The pills stream from my palm into the plastic prescription bottle. Leaving the lid loose, I position the bottle on the table’s
edge, close to her bed, so she can easily reach them. But no … my mom’s gone. She will never take another pill.

I need the champagne. “Here’s to you, Mom,” I whisper, my voice cracking. “I was so proud to be your daughter. You knew that, right?”

In no time the room is spinning, but my pain is mercifully eased. I lower the champagne bottle to the floor and pull back the down comforter. The cool sheets smell faintly of lavender. It feels decadent to lie here, away from the crowd of strangers one floor below. I burrow deeper under the covers, indulging myself in just one more moment of silence before returning downstairs. Just one more minute …

A
loud knock startles me from my stupor. I sit up. It takes a second before I realize where I am … shit, the luncheon! I bolt from the bed, stumbling over the champagne bottle as I lurch for the door.

“Ouch! Oh, damn!”

“You okay, Brett?” my sister-in-law Catherine asks from the open doorway. Before I can answer, she gasps and rushes into the room. She squats before the damp rug and lifts the bottle. “My God! You spilled a bottle of Clos du Mesnil 1995?”

“I drank a good bit of it first.” I plop down beside her and dab the Oriental rug with the hem of my dress.

“Jesus, Brett. This bottle cost over seven hundred dollars.”

“Uh-huh.” I drag myself to my feet and squint at my watch, but the numbers are all blurry. “What time is it?”

She smooths down her black linen dress. “It’s almost two. Lunch is being served.” She tucks a stray curl behind my ear. Even though I tower over her by a good five inches, she still manages to make me feel like I’m her unkempt toddler. I half expect her to lick her fingers and pat down my cowlick. “You look downright
gaunt, Brett,” she says, repositioning my pearl necklace. “Your mother would be the first to say that despite your grief, you must take care of yourself.”
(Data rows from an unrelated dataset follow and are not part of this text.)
--- src/rtl/trig_det_pkg.sv ---
package trig_det_pkg;
  localparam int ADDR_W = 5;
  localparam int DATA_W = 32;

  typedef enum logic [2:0] {
    IDX_LEVELS = 3'd0,
    IDX_RAW    = 3'd1,
    IDX_MASKED = 3'd2,
    IDX_CLEAR  = 3'd3,
    IDX_ENABLE = 3'd4,
    IDX_CLASS  = 3'd5,
    IDX_POL    = 3'd6,
    IDX_ANY    = 3'd7
  } regIdx_e;

  typedef struct packed {
    logic clrWr;
    logic sampleTick;
  } ctlStrobe_t;
endpackage
**src/rtl/inval_probe_queue.sv**
```systemverilog
module inval_probe_queue #(
  parameter int IDXW  = 2,
  parameter int TAGW  = 2,
  parameter int DW    = 8,
  parameter int DEPTH = 8,
  parameter int AW    = IDXW + TAGW
) (
  input  logic          clk,
  input  logic          rst_n,
  input  logic          prb_valid,
  output logic          prb_ready,
  input  logic [AW-1:0] prb_addr,
  output logic          prb_ack,
  input  logic          rpl_valid,
  input  logic [AW-1:0] rpl_addr,
  input  logic [DW-1:0] rpl_data,
  output logic          fill_valid,
  output logic [DW-1:0] fill_data,
  input  logic          rd_req,
  output logic          rd_ready,
  input  logic [AW-1:0] rd_addr,
  output logic          rd_rsp_valid,
  output logic          rd_hit,
  output logic [DW-1:0] rd_data,
  input  logic          bar_req,
  output logic          bar_done
);
  localparam int LINES = 1 << IDXW;
  localparam int PW    = (DEPTH > 1) ? $clog2(DEPTH) : 1;
  localparam int CW    = $clog2(DEPTH + 1);

  logic [AW-1:0]   q_mem [DEPTH];
  logic [PW-1:0]   wr_ptr, rd_ptr;
  logic [CW-1:0]   cnt;
  logic            bar_active;

  logic [LINES-1:0] vld;
  logic [TAGW-1:0]  tag_mem [LINES];
  logic [DW-1:0]    dat_mem [LINES];

  logic            accept, pop, draining, rd_go;
  logic [AW-1:0]   head;
  logic [IDXW-1:0] h_idx, f_idx, r_idx;
  logic [TAGW-1:0] h_tag, f_tag, r_tag;

  assign prb_ready = cnt != CW'(DEPTH);
  assign accept    = prb_valid && prb_ready;
  assign prb_ack   = accept;
  assign draining  = bar_active && (cnt != '0);
  assign rd_ready  = !rpl_valid && !draining;
  assign rd_go     = rd_req && rd_ready;
  assign pop       = (cnt != '0) && !rpl_valid && !rd_go;
  assign bar_done  = bar_active && (cnt == '0);

  assign head  = q_mem[rd_ptr];
  assign h_idx = head[IDXW-1:0];
  assign h_tag = head[AW-1:IDXW];
  assign f_idx = rpl_addr[IDXW-1:0];
  assign f_tag = rpl_addr[AW-1:IDXW];
  assign r_idx = rd_addr[IDXW-1:0];
  assign r_tag = rd_addr[AW-1:IDXW];

  function automatic logic [PW-1:0] nxt(input logic [PW-1:0] p);
    return (p == PW'(DEPTH - 1)) ? '0 : p + 1'b1;
  endfunction

  always_ff @(posedge clk) begin
    if (!rst_n) begin
      wr_ptr <= '0;
      rd_ptr <= '0;
      cnt    <= '0;
    end else begin
      if (accept) wr_ptr <= nxt(wr_ptr);
      if (pop)    rd_ptr <= nxt(rd_ptr);
      case ({accept, pop})
        2'b10:   cnt <= cnt + 1'b1;
        2'b01:   cnt <= cnt - 1'b1;
        default: cnt <= cnt;
      endcase
    end
  end

  always_ff @(posedge clk) begin
    if (accept) q_mem[wr_ptr] <= prb_addr;
  end

  always_ff @(posedge clk) begin
    if (!rst_n) bar_active <= 1'b0;
    else if (bar_done) bar_active <= 1'b0;
    else if (bar_req) bar_active <= 1'b1;
  end

  always_ff @(posedge clk) begin
    if (!rst_n) vld <= '0;
    else if (rpl_valid) vld[f_idx] <= 1'b1;
    else if (pop && vld[h_idx] && tag_mem[h_idx] == h_tag) vld[h_idx] <= 1'b0;
  end

  always_ff @(posedge clk) begin
    if (rpl_valid) begin
      tag_mem[f_idx] <= f_tag;
      dat_mem[f_idx] <= rpl_data;
    end
  end

  always_ff @(posedge clk) begin
    if (!rst_n) begin
      rd_rsp_valid <= 1'b0;
      rd_hit       <= 1'b0;
      rd_data      <= '0;
      fill_valid   <= 1'b0;
      fill_data    <= '0;
    end else begin
      rd_rsp_valid <= rd_go;
      if (rd_go) begin
        rd_hit  <= vld[r_idx] && (tag_mem[r_idx] == r_tag);
        rd_data <= dat_mem[r_idx];
      end
      fill_valid <= rpl_valid;
      if (rpl_valid) fill_data <= rpl_data;
    end
  end
endmodule

```
**config.mk**
```make
export PLATFORM = sky130hd
export DESIGN_NAME = inval_probe_queue
export DESIGN_NICKNAME = d
export VERILOG_FILES = /design/src/rtl/inval_probe_queue.sv
export SDC_FILE = /design/constraint.sdc
export NUM_CORES = 1
export LEC_CHECK = 0
export BUFFER_PORTS_ARGS = -buffer_cell sky130_fd_sc_hd__buf_2
export CORE_ASPECT_RATIO = 2
export CORE_MARGIN = 5
export CORE_UTILIZATION = 53
export CTS_CLUSTER_DIAMETER = 60
export DETAILED_ROUTE_END_ITERATION = 6
export PLACE_DENSITY = 0.72
export SKIP_CTS_REPAIR_TIMING = 1
export SYNTH_ARGS = -nofsm -noshare
export SYNTH_HDL_FRONTEND = slang
export SYNTH_SLANG_ARGS = --single-unit
```
**constraint.sdc**
```tcl
create_clock -name clk -period 3.2 [get_ports clk]
set_clock_uncertainty 0.1 [all_clocks]
set_input_delay 0.64 -clock clk [delete_from_list [all_inputs] [get_ports clk]]
set_output_delay 0.64 -clock clk [all_outputs]
set_load 0.005 [all_outputs]
```
==> run metrics <==
R2R cell count=9; Overflow after GRT=0; Async SR Flop Fraction=0; # setup viols final=0; via count=2597; Worst R2R Start=cnt[1]; CTS tree=yes; post-synth cell types=40; Num CTS Buffers=9; antenna cells=0; element type at the critical path end=flop; Layout area overhead=14.8%; Period minus WS final=2.77 ns; headroom to the max-slew limit=0.476; HPWL Detailed=6190 um; DRC Markers=0; Synth Cell Area=0.00437 sq mm; Pwr Density=626 mW/mm^2; worst reg2reg endpoint=cnt[2]; last element of the critical path=cnt[2]; Area contributors post-synth=edfxtp_1 (50%), dfxtp_1 (17%), mux4_2 (7.7%); IO buf count=48; Post-DRT Antenna Nets=0; WS Path Type=flop to flop; row count=47; num ports=49; Hold Crit Start=rd_data[3]; fraction of layout cells with a size suffix above 1=0.248; die area=0.0103 sq mm; Final Hold Viols=0; die span in x=74.2 um; most common flop cell mapped by yosys=edfxtp_1; actual slew at the worst max-slew pin=0.779 ns; setup TNS=0 ns; Final Slew Violations=0; status=completed; worst-path fanout max=10; DRT Pass-1 Iters=4; Initial Utilization=0.534; H-tree depth=3; global-route wire length before repair=13400 um; Clock Path Buffers=2; vias per inst=5.63; yosys warns=0; Clock Sinks=109; largest net degree at the start of global routing=21; Arr. time, crit path=2.94 ns; count leader, synth=edfxtp_1; Layout fillers=641; Seq cells post-synth=109; Leak=1.86 nW; Final Cycle Share=0.866; r2r setup slk=0.43 ns; sequential cell area fraction in the yosys report=0.665; worst-skew pair later-pin latency=roughly 0.34 ns; die height=138 um; Synth top cells by count=edfxtp_1 (72), dfxtp_1 (37), nand2_1 (26), nor2_1 (26), mux2i_1 (24); NumNets Final=390; Max VDD drop=0.349 mV; MaxCap Viol Count=0; Tightest Hold Check Type=flop to flop; Syn Nets=334; Yosys top cell area share=0.495; drt total wl=8350 um; Synth area leader=edfxtp_1; number of global-route vias before repair=2705; critical path launch point type=flop; Worst-path clk slew=~0.070 ns; RSZ-0062 raised after global routing=false; antenna violations before repair=0; drt wl/cell=about 18 um; syn_area_per_cell=14.5 sq um; Core Area=0.00817 sq mm; data required time at the worst endpoint=3.37 ns; Pwr Total=approximately 3.1 mW; initial drt markers=between 100 and 150; RePlAce Congestion=between 0.7 and 0.8; Cells after Synth=between 300 and 400; global-route usage over all layers=0.179; Worst setup startpoint=cnt[1]; CTS Root Cell=clkbuf_16; Fmax achieved=0.361 GHz; Post-synth EDFFs=72
-- power breakdown --
group | switching (mW) | internal, mW | leakage, nW
combinational | 0.224 | 0.198 | 0.759
clock | 0.475 | 0.575 | 0.145
sequential | 0.0774 | 1.59 | 0.961
-- critical path, stage by stage (launching register included) --
cell and delay, ns:
dfxtp_1 0.39, or4b_4 0.57, nand2_1 0.28, ha_1 0.31, xor2_1 0.10, ha_1 0.19, a41oi_1 0.20, xor2_1 0.11
or3_1 0.31, a21oi_1 0.14
-- logic make-up after synthesis --
family / count (synthesis) / synth area share
flip-flops: 109 / 0.665
buffers and inverters: 16 / 0.0180
adder cells (fa/ha/maj): 6 / 0.0172
AND/OR/NAND/NOR: 85 / 0.0937
multiplexers: 41 / 0.138
AO/OA/AOI/OAI: 33 / 0.0441
XOR/XNOR: 12 / 0.0241
-- routing by layer --
layer	wire length, um	vias to the layer above	share of wire	GRT usage
li1	-	1243	-	-
met1	2840	1287	0.34	0.171
met2	5000	50	0.60	0.342
met3	305	17	0.037	0.0414
met4	202	0	0.024	0.0764
met5	0	-	0	0
-- layout make-up --
cell class	instances	area, sq um	area share
Multi-Input combinational cell	177	1390	0.276
Clock inverter	5	30.0	0.00599
Sequential cell	109	2900	0.579
Tap cell	98	123	0.0245
Clock buffer	11	254	0.0507
Inverter	5	18.8	0.00374
Timing Repair Buffer	56	300	0.0599
-- worst min-delay path by stage --
stage,to,slack [ns],cells after the start
floorplan,vld[2],0.34,1
global placement,rd_data[1],0.34,2
detailed placement,rd_data[3],0.34,2
CTS,rd_data[3],0.35,2
global route,rd_data[0],0.37,2
finish,rd_data[3],0.35,2
-- stage by stage --
stage | util | setup WS [ns] | area [sq um] | hold slack (ns) | instances
floorplan | - | 0.611 | 4370 | 0.345 | 302
global placement | 0.579 | 0.483 | 4730 | 0.340 | 445
detailed placement | 0.579 | 0.449 | 4730 | 0.345 | 445
CTS | 0.613 | 0.409 | 5010 | 0.354 | 461
global route | 0.613 | 0.232 | 5010 | 0.374 | 461
finish | 0.613 | 0.429 | 5010 | 0.349 | 461
-- placed cells by master, fill, tap and decap left out, types with 2 or more instances in the layout --
cell        n
mux2i_1    24
a41oi_1     2
nor2b_1     2
ha_1        6
or3_1       2
buf_4       8
mux4_2     15
o21ai_0     8
nand2_1    26
xnor2_1     6
and3_1      2
dfxtp_1    37
a31oi_1     3
buf_2      48
a21oi_1    16
clkinv_2    3
nor2_1     26
nand2b_1    4
nand3_1     2
nor4_1      2
nor3b_1     3
xor2_1      6
clkbuf_16  10
inv_1       5
edfxtp_1   72
nor3_1      7
and2_1      2
nand4_1     2
-- state kept, by name, summed over array words and instances (netlist names), named ones only --
signal        cells
bar_active        1
dat_mem          32
cnt               4
fill_valid        1
rd_ptr            3
tag_mem           8
rd_rsp_valid      1
fill_data         8
vld               4
rd_hit            1
wr_ptr            3
rd_data           8
q_mem            32
Power figures use the tool's default switching activity.
File: src/rtl/mmio_pkg.sv
package mmio_pkg;

   // Byte distance between neighbouring slots in the low-address map.
   localparam int unsigned SLOT_STRIDE = 4;

   // Byte offset at which slot idx is decoded.
   function automatic int unsigned slot_offset(input int unsigned idx);
      return idx * SLOT_STRIDE;
   endfunction

   // Number of address bits needed to reach every slot.
   function automatic int unsigned map_bits(input int unsigned slots);
      return $clog2(slots * SLOT_STRIDE);
   endfunction

endpackage

File: src/rtl/mmio_slot_decode.sv
module mmio_slot_decode #(
   parameter int unsigned ADDR_W    = 8,
   parameter int unsigned NUM_SLOTS = 2
) (
   input  logic                 sel_i,
   input  logic                 enable_i,
   input  logic                 write_i,
   input  logic [ADDR_W-1:0]    addr_i,
   output logic [NUM_SLOTS-1:0] hit_o,
   output logic [NUM_SLOTS-1:0] wr_stb_o
);
   import mmio_pkg::*;

   localparam int unsigned NEED_W = map_bits(NUM_SLOTS);

   if (NUM_SLOTS < 1) begin : g_bad_slots
      $error("mmio_slot_decode: NUM_SLOTS must be at least 1");
   end
   if (NEED_W > ADDR_W) begin : g_bad_width
      $error("mmio_slot_decode: ADDR_W too narrow for NUM_SLOTS");
   end

   // The access cycle is the only one that may commit a write.
   logic access_wr;
   assign access_wr = sel_i & enable_i & write_i;

   for (genvar s = 0; s < NUM_SLOTS; s++) begin : g_slot
      localparam logic [ADDR_W-1:0] OFFS = ADDR_W'(slot_offset(s));
      // Full compare of every visible address bit: aliases are misses.
      assign hit_o[s]    = (addr_i == OFFS);
      assign wr_stb_o[s] = access_wr & hit_o[s];
   end

endmodule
But that’s not true. My mom would tell me I look pretty, even though my makeup has been cried off. She’d insist that the humidity has enhanced my long auburn waves, not created a frizzy rat’s nest, and that my puffy, red-rimmed eyes are still the soulful brown eyes of a poet.

I feel tears threaten and I turn away. Who’s going to boost my confidence now that my mom’s gone? I bend down to grab the empty bottle, but the floor wobbles and lurches. Oh, God! I’m on a sailboat in the middle of a cyclone. I grab hold of the bed frame like it’s my lifeline and wait for the storm to pass.